Once you find the line with "synth_edf_count: 0" in the entries below, return exactly every line from it through the line with "p_int_mw: 4.666".

(Saved entries)
----------------
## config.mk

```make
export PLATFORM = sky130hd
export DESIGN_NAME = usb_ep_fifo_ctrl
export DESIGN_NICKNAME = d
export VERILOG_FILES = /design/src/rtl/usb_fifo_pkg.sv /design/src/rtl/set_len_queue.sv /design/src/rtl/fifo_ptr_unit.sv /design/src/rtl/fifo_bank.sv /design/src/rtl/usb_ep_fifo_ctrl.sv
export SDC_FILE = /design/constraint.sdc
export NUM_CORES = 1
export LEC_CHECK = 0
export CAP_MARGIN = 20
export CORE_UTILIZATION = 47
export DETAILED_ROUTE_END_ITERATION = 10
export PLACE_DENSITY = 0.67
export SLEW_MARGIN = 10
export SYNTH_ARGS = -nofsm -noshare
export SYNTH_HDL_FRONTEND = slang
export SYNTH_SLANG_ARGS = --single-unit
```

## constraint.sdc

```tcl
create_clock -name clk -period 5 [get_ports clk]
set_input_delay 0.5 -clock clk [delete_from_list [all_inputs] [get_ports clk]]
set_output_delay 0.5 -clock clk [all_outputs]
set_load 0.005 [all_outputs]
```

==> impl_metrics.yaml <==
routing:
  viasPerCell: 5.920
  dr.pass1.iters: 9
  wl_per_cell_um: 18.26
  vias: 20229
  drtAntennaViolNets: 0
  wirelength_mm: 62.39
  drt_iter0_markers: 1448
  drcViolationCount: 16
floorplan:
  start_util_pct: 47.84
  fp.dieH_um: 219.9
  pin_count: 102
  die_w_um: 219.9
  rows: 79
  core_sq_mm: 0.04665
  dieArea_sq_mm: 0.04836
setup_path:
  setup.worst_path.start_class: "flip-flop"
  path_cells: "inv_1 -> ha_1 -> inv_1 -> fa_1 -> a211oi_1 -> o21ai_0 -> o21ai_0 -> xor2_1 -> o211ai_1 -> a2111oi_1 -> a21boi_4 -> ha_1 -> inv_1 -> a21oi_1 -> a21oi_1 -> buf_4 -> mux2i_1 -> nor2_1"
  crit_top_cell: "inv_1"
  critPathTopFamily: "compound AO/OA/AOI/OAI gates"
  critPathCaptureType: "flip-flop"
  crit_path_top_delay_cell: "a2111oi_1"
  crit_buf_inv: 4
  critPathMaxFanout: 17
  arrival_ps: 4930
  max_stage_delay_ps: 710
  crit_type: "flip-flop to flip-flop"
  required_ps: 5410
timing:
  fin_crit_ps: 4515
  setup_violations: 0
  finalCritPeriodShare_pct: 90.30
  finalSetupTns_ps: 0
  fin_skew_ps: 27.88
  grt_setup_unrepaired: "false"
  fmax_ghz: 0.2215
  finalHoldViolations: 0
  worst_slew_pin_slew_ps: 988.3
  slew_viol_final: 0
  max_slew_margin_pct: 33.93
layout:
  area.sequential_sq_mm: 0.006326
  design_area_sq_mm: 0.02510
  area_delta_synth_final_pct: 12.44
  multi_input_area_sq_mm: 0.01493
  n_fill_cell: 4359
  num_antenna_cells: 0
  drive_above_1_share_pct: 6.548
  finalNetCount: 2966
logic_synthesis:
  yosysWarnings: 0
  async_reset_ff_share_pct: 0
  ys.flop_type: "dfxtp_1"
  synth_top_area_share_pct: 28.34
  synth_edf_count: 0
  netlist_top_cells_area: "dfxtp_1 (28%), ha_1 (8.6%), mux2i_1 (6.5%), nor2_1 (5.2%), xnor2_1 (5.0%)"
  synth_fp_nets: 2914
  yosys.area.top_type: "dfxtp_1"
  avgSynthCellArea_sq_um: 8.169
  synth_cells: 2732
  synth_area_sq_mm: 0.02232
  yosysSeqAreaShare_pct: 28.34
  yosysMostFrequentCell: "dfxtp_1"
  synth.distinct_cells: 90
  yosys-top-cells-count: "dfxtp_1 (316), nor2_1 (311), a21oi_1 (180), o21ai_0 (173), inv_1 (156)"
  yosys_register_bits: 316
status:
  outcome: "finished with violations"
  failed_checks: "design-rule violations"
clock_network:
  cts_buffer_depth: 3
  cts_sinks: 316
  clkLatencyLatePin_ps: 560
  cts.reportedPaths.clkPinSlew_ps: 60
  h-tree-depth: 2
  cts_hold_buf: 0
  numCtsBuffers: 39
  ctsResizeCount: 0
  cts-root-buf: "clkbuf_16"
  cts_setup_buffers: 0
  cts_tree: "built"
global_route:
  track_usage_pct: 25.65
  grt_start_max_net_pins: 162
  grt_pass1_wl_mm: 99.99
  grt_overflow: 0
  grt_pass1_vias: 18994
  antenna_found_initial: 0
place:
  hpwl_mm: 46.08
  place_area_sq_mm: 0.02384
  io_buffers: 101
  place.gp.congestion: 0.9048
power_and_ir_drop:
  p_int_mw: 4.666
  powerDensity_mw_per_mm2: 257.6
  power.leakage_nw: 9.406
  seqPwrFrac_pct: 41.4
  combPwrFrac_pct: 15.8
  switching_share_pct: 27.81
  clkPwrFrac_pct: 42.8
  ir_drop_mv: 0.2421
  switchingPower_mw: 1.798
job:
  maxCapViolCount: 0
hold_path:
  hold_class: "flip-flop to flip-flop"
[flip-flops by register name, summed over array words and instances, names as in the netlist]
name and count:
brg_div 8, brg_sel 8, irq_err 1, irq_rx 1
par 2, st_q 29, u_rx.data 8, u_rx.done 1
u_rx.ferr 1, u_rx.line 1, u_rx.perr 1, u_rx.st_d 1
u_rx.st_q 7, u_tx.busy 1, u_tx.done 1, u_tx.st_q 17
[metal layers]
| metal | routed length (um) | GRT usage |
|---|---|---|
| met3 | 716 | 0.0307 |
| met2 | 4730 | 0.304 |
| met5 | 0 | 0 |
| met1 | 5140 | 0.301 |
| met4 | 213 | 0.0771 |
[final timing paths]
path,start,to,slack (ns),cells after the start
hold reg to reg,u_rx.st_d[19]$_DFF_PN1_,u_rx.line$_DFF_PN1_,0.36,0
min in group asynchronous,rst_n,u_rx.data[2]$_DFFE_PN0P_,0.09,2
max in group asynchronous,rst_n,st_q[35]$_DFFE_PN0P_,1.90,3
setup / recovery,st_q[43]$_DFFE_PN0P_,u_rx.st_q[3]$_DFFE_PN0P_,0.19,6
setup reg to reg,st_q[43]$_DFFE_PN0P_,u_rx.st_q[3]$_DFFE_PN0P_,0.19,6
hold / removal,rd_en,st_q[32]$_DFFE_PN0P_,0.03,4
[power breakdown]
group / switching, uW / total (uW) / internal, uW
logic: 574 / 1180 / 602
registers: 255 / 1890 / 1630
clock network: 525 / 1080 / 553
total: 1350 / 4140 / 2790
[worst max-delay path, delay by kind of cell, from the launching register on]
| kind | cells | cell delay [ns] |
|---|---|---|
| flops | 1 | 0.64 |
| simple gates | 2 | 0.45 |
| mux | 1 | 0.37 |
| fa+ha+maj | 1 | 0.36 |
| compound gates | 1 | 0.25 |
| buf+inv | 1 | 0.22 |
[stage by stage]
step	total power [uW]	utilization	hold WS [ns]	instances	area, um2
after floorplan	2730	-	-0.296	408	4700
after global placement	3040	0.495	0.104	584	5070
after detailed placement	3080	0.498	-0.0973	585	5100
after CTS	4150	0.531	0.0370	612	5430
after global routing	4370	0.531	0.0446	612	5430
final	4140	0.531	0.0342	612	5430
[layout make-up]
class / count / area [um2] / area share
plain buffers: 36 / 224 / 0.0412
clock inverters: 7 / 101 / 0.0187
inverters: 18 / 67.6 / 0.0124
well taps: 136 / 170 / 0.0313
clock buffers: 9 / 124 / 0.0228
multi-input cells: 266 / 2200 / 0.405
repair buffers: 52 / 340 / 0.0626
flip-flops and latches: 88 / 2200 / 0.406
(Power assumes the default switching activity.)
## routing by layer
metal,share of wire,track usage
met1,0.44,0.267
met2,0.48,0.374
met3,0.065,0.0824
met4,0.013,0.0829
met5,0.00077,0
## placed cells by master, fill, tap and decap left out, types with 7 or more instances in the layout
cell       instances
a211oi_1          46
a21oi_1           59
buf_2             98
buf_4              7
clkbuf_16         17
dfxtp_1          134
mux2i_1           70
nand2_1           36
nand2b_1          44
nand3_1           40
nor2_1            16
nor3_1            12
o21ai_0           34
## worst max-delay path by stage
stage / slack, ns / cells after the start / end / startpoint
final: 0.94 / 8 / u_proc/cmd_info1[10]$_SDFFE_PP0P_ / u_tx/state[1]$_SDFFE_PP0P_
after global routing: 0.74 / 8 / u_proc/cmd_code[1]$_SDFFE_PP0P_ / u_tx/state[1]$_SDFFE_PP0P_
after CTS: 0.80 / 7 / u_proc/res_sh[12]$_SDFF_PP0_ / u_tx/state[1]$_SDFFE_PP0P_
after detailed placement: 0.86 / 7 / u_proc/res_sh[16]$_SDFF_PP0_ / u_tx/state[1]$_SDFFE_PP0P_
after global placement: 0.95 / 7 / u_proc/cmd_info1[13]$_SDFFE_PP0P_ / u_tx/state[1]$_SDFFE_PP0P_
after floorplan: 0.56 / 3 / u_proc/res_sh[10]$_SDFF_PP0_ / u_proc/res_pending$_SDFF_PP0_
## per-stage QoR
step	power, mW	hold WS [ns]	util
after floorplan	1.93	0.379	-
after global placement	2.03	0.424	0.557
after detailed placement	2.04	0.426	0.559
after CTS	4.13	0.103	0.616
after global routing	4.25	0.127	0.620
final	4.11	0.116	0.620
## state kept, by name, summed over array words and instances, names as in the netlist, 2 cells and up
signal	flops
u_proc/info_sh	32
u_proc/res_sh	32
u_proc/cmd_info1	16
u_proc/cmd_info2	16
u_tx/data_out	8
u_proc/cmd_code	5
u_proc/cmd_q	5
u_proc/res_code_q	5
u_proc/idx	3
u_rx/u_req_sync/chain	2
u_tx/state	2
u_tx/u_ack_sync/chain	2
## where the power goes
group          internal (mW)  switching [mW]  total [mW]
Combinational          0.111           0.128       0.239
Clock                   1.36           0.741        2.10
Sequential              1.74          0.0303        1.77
`config.mk`:
```
export PLATFORM = sky130hd
export DESIGN_NAME = qptr_ctrl
export DESIGN_NICKNAME = d
export VERILOG_FILES = /design/src/rtl/qptr_pkg.sv /design/src/rtl/qptr_decode.sv /design/src/rtl/qptr_slot.sv /design/src/rtl/qptr_ctrl.sv
export SDC_FILE = /design/constraint.sdc
export NUM_CORES = 2
export LEC_CHECK = 0
export ABC_AREA = 1
export BUFFER_PORTS_ARGS = -buffer_cell sky130_fd_sc_hd__buf_4
export CAP_MARGIN = 15
export CORE_MARGIN = 3
export CORE_UTILIZATION = 30
export DETAILED_ROUTE_END_ITERATION = 10
export SLEW_MARGIN = 20
export SYNTH_ARGS = -nofsm -noshare
export SYNTH_HDL_FRONTEND = slang
export SYNTH_SLANG_ARGS = --single-unit
```
`constraint.sdc`:
```
create_clock -name clk -period 11.26 [get_ports clk]
set_input_delay 0.563 -clock clk [delete_from_list [all_inputs] [get_ports clk]]
set_output_delay 0.563 -clock clk [all_outputs]
set_load 0.1 [all_outputs]
```
`src/rtl/sesc_pkg.sv`:
```
package sesc_pkg;
   localparam int NUM_FN = 5;
   localparam int KIND_W = 3;

   typedef enum logic [KIND_W-1:0] {
      FN_LOCK    = 3'd0,
      FN_UNLOCK  = 3'd1,
      FN_IRQ     = 3'd2,
      FN_IO      = 3'd3,
      FN_RESCHED = 3'd4
   } fn_kind_e;

   typedef enum logic [2:0] {
      EV_NONE        = 3'd0,
      EV_TICK        = 3'd1,
      EV_SEM_BLOCK   = 3'd2,
      EV_SEM_RELEASE = 3'd3,
      EV_IO_BLOCK    = 3'd4,
      EV_IO_DONE     = 3'd5,
      EV_UNKNOWN     = 3'd6
   } evt_e;

   typedef enum logic [2:0] {
      PD_IDLE   = 3'd0,
      PD_LOCK   = 3'd1,
      PD_UNLOCK = 3'd2,
      PD_IRQ    = 3'd3,
      PD_IO     = 3'd4,
      PD_IRQ_IO = 3'd5
   } pend_e;
endpackage

```
`src/rtl/sesc_addr_table.sv`:
```
module sesc_addr_table
   import sesc_pkg::*;
#(
   parameter int ADDR_W  = 32,
   parameter int ENTRIES = 8,
   localparam int IDX_W  = $clog2(ENTRIES)
) (
   input  logic              clk,
   input  logic              rst_n,
   input  logic              wr_en,
   input  logic [IDX_W-1:0]  wr_idx,
   input  logic [ADDR_W-1:0] wr_addr,
   input  logic [KIND_W-1:0] wr_kind,
   input  logic              wr_valid,
   input  logic [ADDR_W-1:0] probe_addr,
   output logic [NUM_FN-1:0] kind_hit
);
   logic [ADDR_W-1:0] ent_addr  [ENTRIES];
   logic [KIND_W-1:0] ent_kind  [ENTRIES];
   logic [ENTRIES-1:0] ent_valid;
   logic [ENTRIES-1:0] ent_match;

   for (genvar e = 0; e < ENTRIES; e++) begin : g_ent
      always_ff @(posedge clk) begin
         if (!rst_n) begin
            ent_valid[e] <= 1'b0;
            ent_addr[e]  <= '0;
            ent_kind[e]  <= '0;
         end else if (wr_en && (wr_idx == IDX_W'(e))) begin
            ent_valid[e] <= wr_valid;
            ent_addr[e]  <= wr_addr;
            ent_kind[e]  <= wr_kind;
         end
      end
      assign ent_match[e] = ent_valid[e] && (ent_addr[e] == probe_addr);
   end

   for (genvar k = 0; k < NUM_FN; k++) begin : g_kind
      logic [ENTRIES-1:0] sel;
      for (genvar e = 0; e < ENTRIES; e++) begin : g_sel
         assign sel[e] = ent_match[e] && (ent_kind[e] == KIND_W'(k));
      end
      assign kind_hit[k] = |sel;
   end
endmodule

```
`src/rtl/sesc_entry_edge.sv`:
```
module sesc_entry_edge #(
   parameter int WIDTH    = 5,
   parameter bit COLLAPSE = 1'b1
) (
   input  logic             clk,
   input  logic             rst_n,
   input  logic [WIDTH-1:0] hit,
   output logic [WIDTH-1:0] entry
);
   if (COLLAPSE) begin : g_collapse
      logic [WIDTH-1:0] hit_q;
      always_ff @(posedge clk) begin
         if (!rst_n) hit_q <= '0;
         else        hit_q <= hit;
      end
      assign entry = hit & ~hit_q;
   end else begin : g_raw
      assign entry = hit;
   end
endmodule

```
`src/rtl/sesc_seq_fsm.sv`:
```
module sesc_seq_fsm
   import sesc_pkg::*;
(
   input  logic              clk,
   input  logic              rst_n,
   input  logic [NUM_FN-1:0] entry,
   output logic              strobe,
   output logic [2:0]        code
);
   pend_e    pend_q, pend_d;
   logic     strobe_d;
   evt_e     code_d;
   evt_e     code_q;
   logic     sel_any;
   fn_kind_e sel_kind;

   always_comb begin
      sel_any  = 1'b1;
      sel_kind = FN_RESCHED;
      if      (entry[FN_RESCHED]) sel_kind = FN_RESCHED;
      else if (entry[FN_IRQ])     sel_kind = FN_IRQ;
      else if (entry[FN_IO])      sel_kind = FN_IO;
      else if (entry[FN_LOCK])    sel_kind = FN_LOCK;
      else if (entry[FN_UNLOCK])  sel_kind = FN_UNLOCK;
      else                        sel_any  = 1'b0;
   end

   always_comb begin
      pend_d   = pend_q;
      strobe_d = 1'b0;
      code_d   = EV_NONE;
      if (sel_any) begin
         unique case (sel_kind)
            FN_RESCHED: begin
               strobe_d = 1'b1;
               pend_d   = PD_IDLE;
               unique case (pend_q)
                  PD_LOCK:   code_d = EV_SEM_BLOCK;
                  PD_UNLOCK: code_d = EV_SEM_RELEASE;
                  PD_IRQ:    code_d = EV_TICK;
                  PD_IO:     code_d = EV_IO_BLOCK;
                  PD_IRQ_IO: code_d = EV_IO_DONE;
                  default:   code_d = EV_UNKNOWN;
               endcase
            end
            FN_IRQ:    pend_d = PD_IRQ;
            FN_IO:     pend_d = (pend_q == PD_IRQ) ? PD_IRQ_IO : PD_IO;
            FN_LOCK:   pend_d = PD_LOCK;
            FN_UNLOCK: pend_d = PD_UNLOCK;
            default:   pend_d = pend_q;
         endcase
      end
   end

   always_ff @(posedge clk) begin
      if (!rst_n) begin
         pend_q <= PD_IDLE;
         strobe <= 1'b0;
         code_q <= EV_NONE;
      end else begin
         pend_q <= pend_d;
         strobe <= strobe_d;
         code_q <= code_d;
      end
   end

   assign code = code_q;
endmodule

```
`src/rtl/sesc_classifier.sv`:
```
module sesc_classifier
   import sesc_pkg::*;
#(
   parameter int ADDR_W   = 32,
   parameter int ENTRIES  = 8,
   parameter bit COLLAPSE = 1'b1,
   localparam int IDX_W   = $clog2(ENTRIES)
) (
   input  logic              clk,
   input  logic              rst_n,
   input  logic [ADDR_W-1:0] bus_addr,
   input  logic              cfg_we,
   input  logic [IDX_W-1:0]  cfg_idx,
   input  logic [ADDR_W-1:0] cfg_addr,
   input  logic [2:0]        cfg_kind,
   input  logic              cfg_valid,
   output logic              evt_strobe,
   output logic [2:0]        evt_code
);
   if (ENTRIES < 2 || ENTRIES > 256) begin : g_bad_entries
      $error("sesc_classifier: ENTRIES must lie in 2..256");
   end
   if (ADDR_W < 4 || ADDR_W > 64) begin : g_bad_addr
      $error("sesc_classifier: ADDR_W must lie in 4..64");
   end

   logic [NUM_FN-1:0] fn_hit;
   logic [NUM_FN-1:0] fn_entry;

   sesc_addr_table #(.ADDR_W(ADDR_W), .ENTRIES(ENTRIES)) u_table (
      .clk        (clk),
      .rst_n      (rst_n),
      .wr_en      (cfg_we),
      .wr_idx     (cfg_idx),
      .wr_addr    (cfg_addr),
      .wr_kind    (cfg_kind),
      .wr_valid   (cfg_valid),
      .probe_addr (bus_addr),
      .kind_hit   (fn_hit)
   );

   sesc_entry_edge #(.WIDTH(NUM_FN), .COLLAPSE(COLLAPSE)) u_edge (
      .clk   (clk),
      .rst_n (rst_n),
      .hit   (fn_hit),
      .entry (fn_entry)
   );

   sesc_seq_fsm u_fsm (
      .clk    (clk),
      .rst_n  (rst_n),
      .entry  (fn_entry),
      .strobe (evt_strobe),
      .code   (evt_code)
   );
endmodule

```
----------------
■ **PROBLEM SOLUTION**:
  synth_edf_count: 0
  netlist_top_cells_area: "dfxtp_1 (28%), ha_1 (8.6%), mux2i_1 (6.5%), nor2_1 (5.2%), xnor2_1 (5.0%)"
  synth_fp_nets: 2914
  yosys.area.top_type: "dfxtp_1"
  avgSynthCellArea_sq_um: 8.169
  synth_cells: 2732
  synth_area_sq_mm: 0.02232
  yosysSeqAreaShare_pct: 28.34
  yosysMostFrequentCell: "dfxtp_1"
  synth.distinct_cells: 90
  yosys-top-cells-count: "dfxtp_1 (316), nor2_1 (311), a21oi_1 (180), o21ai_0 (173), inv_1 (156)"
  yosys_register_bits: 316
status:
  outcome: "finished with violations"
  failed_checks: "design-rule violations"
clock_network:
  cts_buffer_depth: 3
  cts_sinks: 316
  clkLatencyLatePin_ps: 560
  cts.reportedPaths.clkPinSlew_ps: 60
  h-tree-depth: 2
  cts_hold_buf: 0
  numCtsBuffers: 39
  ctsResizeCount: 0
  cts-root-buf: "clkbuf_16"
  cts_setup_buffers: 0
  cts_tree: "built"
global_route:
  track_usage_pct: 25.65
  grt_start_max_net_pins: 162
  grt_pass1_wl_mm: 99.99
  grt_overflow: 0
  grt_pass1_vias: 18994
  antenna_found_initial: 0
place:
  hpwl_mm: 46.08
  place_area_sq_mm: 0.02384
  io_buffers: 101
  place.gp.congestion: 0.9048
power_and_ir_drop:
  p_int_mw: 4.666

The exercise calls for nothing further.